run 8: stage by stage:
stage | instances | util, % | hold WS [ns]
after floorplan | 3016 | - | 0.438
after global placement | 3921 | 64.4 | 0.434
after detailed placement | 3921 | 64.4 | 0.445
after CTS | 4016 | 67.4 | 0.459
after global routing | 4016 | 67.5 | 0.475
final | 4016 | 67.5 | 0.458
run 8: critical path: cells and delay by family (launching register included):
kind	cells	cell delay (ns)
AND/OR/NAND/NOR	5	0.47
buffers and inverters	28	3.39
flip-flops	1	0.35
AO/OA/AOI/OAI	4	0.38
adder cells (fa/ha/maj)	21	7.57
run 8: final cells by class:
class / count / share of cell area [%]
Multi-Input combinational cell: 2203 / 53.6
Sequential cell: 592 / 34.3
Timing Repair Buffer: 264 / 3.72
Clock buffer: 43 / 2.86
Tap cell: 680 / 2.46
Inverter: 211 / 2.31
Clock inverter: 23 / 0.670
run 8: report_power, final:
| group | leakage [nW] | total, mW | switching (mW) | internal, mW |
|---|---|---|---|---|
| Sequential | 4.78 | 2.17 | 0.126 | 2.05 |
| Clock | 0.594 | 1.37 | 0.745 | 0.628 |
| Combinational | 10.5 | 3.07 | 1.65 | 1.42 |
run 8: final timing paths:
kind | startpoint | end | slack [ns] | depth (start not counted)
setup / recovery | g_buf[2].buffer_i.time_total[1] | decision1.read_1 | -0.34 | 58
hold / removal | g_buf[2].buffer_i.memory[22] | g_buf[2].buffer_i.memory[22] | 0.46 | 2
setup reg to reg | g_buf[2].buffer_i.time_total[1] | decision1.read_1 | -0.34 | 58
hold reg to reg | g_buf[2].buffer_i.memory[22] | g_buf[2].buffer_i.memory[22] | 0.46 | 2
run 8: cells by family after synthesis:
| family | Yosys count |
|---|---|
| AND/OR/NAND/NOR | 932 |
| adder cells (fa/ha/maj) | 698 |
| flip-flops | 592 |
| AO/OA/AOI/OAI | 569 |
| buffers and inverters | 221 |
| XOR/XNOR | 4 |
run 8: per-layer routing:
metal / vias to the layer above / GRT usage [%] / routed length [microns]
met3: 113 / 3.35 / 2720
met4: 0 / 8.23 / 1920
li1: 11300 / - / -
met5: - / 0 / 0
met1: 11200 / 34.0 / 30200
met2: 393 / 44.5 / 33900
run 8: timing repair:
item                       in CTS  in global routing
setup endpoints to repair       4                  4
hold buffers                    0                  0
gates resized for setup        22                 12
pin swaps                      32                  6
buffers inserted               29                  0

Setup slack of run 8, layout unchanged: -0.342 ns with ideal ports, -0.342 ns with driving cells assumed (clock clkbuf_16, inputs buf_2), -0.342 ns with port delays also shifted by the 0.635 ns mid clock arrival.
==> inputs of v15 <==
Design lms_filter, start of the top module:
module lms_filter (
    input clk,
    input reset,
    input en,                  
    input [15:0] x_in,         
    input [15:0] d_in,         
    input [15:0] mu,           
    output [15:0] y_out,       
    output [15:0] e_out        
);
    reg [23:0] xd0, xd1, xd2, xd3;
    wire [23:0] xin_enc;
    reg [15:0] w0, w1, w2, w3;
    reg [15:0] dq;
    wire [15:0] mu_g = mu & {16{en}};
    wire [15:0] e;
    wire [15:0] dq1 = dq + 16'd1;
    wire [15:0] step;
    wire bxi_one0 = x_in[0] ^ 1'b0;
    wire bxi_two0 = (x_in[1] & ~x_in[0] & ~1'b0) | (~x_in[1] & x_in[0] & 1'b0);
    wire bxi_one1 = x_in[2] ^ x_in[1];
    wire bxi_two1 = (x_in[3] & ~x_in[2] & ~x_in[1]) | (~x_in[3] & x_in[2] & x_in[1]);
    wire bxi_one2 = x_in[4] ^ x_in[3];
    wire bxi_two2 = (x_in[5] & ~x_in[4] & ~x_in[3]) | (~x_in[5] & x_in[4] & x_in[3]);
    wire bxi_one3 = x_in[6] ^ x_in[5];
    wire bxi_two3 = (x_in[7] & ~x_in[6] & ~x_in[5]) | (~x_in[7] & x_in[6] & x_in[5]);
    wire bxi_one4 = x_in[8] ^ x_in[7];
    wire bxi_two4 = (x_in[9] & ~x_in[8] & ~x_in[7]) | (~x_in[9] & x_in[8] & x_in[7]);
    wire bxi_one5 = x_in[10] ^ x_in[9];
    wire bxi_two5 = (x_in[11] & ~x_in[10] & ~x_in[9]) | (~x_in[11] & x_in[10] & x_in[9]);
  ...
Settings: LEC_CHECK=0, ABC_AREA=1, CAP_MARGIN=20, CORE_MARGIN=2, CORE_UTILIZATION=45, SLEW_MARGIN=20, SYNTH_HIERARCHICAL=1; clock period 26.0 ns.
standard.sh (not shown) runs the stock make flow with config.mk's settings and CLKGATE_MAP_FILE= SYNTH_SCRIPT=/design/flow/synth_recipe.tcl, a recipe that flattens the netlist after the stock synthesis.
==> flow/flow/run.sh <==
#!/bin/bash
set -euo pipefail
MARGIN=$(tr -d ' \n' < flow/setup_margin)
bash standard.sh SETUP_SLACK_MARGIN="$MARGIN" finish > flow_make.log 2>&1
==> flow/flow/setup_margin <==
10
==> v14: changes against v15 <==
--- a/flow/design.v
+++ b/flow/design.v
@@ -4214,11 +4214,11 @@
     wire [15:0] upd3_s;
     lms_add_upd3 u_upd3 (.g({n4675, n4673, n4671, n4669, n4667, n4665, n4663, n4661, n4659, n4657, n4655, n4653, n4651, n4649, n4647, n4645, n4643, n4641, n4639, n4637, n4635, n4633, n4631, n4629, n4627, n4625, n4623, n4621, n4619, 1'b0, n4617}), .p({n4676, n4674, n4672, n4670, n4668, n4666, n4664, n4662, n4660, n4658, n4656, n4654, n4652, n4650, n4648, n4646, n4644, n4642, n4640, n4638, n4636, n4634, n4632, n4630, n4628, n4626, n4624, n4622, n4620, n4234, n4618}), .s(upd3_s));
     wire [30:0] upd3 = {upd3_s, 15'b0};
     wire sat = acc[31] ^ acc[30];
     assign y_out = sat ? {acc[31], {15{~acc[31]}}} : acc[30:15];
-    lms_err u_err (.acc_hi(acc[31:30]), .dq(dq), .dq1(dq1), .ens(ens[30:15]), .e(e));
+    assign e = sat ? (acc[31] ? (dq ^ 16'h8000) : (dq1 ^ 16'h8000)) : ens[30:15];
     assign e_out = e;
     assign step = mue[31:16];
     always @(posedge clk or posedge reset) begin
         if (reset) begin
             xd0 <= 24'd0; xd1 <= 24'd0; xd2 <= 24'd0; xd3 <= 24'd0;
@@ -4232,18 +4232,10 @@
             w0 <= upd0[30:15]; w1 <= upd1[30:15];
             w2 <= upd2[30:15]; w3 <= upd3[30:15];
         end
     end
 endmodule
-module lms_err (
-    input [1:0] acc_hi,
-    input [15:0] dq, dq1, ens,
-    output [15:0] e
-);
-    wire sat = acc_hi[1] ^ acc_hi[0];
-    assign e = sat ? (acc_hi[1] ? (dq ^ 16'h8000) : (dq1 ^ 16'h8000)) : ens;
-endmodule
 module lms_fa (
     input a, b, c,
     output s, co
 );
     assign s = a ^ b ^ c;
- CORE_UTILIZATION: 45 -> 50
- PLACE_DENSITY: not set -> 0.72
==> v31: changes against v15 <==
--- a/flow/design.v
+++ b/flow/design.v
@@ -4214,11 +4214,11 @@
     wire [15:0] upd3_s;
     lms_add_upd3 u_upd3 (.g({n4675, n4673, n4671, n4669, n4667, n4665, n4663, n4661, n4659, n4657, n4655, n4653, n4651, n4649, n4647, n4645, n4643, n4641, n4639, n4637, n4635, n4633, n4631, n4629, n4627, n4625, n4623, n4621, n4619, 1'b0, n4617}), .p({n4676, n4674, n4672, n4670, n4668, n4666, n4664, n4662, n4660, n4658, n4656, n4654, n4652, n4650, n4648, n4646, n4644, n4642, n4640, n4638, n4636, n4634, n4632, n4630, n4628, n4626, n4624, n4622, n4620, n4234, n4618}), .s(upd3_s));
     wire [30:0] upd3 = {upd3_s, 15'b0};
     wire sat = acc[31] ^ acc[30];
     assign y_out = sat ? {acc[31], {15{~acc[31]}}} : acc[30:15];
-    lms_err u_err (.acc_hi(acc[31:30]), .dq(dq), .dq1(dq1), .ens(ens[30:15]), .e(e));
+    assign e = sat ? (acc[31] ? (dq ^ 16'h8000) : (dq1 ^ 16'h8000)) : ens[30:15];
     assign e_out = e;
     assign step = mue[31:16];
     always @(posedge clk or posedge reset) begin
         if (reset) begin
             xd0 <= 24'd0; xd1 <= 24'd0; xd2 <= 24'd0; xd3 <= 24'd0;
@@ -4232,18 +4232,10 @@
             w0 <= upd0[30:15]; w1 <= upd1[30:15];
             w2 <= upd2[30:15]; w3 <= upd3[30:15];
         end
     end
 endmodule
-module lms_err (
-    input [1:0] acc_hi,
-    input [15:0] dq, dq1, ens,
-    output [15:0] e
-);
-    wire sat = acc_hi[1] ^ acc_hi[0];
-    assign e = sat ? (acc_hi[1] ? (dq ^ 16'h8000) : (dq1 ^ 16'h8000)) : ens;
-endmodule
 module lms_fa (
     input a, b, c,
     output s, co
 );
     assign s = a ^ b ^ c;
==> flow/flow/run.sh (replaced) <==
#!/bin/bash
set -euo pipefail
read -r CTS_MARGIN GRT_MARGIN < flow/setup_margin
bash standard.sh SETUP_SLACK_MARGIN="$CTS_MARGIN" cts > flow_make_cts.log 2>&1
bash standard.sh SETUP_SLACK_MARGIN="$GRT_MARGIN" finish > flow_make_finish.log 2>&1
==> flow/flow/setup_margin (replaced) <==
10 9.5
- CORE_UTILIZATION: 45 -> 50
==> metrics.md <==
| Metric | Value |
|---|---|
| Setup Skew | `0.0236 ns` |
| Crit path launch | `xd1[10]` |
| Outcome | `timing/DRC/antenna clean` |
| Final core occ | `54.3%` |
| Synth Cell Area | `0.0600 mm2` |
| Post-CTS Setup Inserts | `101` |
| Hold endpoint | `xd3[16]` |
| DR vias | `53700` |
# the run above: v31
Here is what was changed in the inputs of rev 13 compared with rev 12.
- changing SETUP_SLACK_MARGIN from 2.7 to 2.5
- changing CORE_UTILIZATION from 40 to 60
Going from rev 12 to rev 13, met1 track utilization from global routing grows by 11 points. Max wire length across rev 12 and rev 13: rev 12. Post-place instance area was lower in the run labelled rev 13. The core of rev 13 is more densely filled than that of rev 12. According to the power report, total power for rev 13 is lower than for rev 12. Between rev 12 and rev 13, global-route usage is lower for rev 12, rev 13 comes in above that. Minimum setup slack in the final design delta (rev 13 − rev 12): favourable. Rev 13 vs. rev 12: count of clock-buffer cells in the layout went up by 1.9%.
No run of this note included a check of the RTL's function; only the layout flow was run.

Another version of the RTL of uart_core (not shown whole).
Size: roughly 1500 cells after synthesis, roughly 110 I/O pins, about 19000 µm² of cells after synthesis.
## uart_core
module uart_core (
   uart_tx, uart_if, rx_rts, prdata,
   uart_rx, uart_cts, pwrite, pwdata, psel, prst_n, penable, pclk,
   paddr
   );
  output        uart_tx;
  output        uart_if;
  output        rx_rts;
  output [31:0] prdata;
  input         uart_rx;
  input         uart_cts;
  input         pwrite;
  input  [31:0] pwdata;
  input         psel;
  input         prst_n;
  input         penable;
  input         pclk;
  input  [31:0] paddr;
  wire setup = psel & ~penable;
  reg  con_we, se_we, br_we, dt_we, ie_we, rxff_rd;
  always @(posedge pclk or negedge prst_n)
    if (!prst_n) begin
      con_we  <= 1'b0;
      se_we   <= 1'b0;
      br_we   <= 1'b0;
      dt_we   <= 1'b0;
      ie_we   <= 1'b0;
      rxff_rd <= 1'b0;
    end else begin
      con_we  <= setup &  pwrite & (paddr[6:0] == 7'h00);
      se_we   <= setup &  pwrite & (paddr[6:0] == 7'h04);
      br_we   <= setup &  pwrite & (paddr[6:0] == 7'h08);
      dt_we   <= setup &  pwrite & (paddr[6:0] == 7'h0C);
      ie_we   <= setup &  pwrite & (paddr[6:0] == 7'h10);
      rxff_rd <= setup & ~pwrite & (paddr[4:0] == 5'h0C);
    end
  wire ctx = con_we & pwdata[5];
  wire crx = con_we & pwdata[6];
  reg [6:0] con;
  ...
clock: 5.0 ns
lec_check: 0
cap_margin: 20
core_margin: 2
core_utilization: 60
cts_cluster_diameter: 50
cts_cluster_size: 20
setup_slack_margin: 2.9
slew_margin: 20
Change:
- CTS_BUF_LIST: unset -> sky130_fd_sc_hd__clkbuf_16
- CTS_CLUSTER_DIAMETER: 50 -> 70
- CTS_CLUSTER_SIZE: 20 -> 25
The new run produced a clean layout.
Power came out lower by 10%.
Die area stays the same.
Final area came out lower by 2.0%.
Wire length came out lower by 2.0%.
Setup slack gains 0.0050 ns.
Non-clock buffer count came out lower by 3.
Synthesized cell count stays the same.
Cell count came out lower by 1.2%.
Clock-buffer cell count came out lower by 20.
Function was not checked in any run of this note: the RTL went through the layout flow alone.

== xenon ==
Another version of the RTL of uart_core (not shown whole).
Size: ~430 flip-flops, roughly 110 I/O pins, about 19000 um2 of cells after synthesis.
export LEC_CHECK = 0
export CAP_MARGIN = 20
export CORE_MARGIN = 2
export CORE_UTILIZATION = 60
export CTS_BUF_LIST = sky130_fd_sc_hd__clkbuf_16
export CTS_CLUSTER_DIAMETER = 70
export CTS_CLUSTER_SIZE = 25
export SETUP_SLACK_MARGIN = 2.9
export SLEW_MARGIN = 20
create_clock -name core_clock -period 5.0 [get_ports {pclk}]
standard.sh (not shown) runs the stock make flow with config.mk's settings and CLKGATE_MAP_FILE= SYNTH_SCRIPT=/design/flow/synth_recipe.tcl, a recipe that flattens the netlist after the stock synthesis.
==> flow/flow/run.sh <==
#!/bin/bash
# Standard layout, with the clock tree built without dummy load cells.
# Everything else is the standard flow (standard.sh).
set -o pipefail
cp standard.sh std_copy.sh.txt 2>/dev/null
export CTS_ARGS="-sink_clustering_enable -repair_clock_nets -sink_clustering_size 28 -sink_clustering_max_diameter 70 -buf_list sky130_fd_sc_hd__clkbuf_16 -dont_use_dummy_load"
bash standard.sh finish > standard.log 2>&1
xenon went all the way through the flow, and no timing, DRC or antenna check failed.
----------
What to work on
Please report how many lines of the entries above include "antenna". Only the number is wanted.

Exercise result
2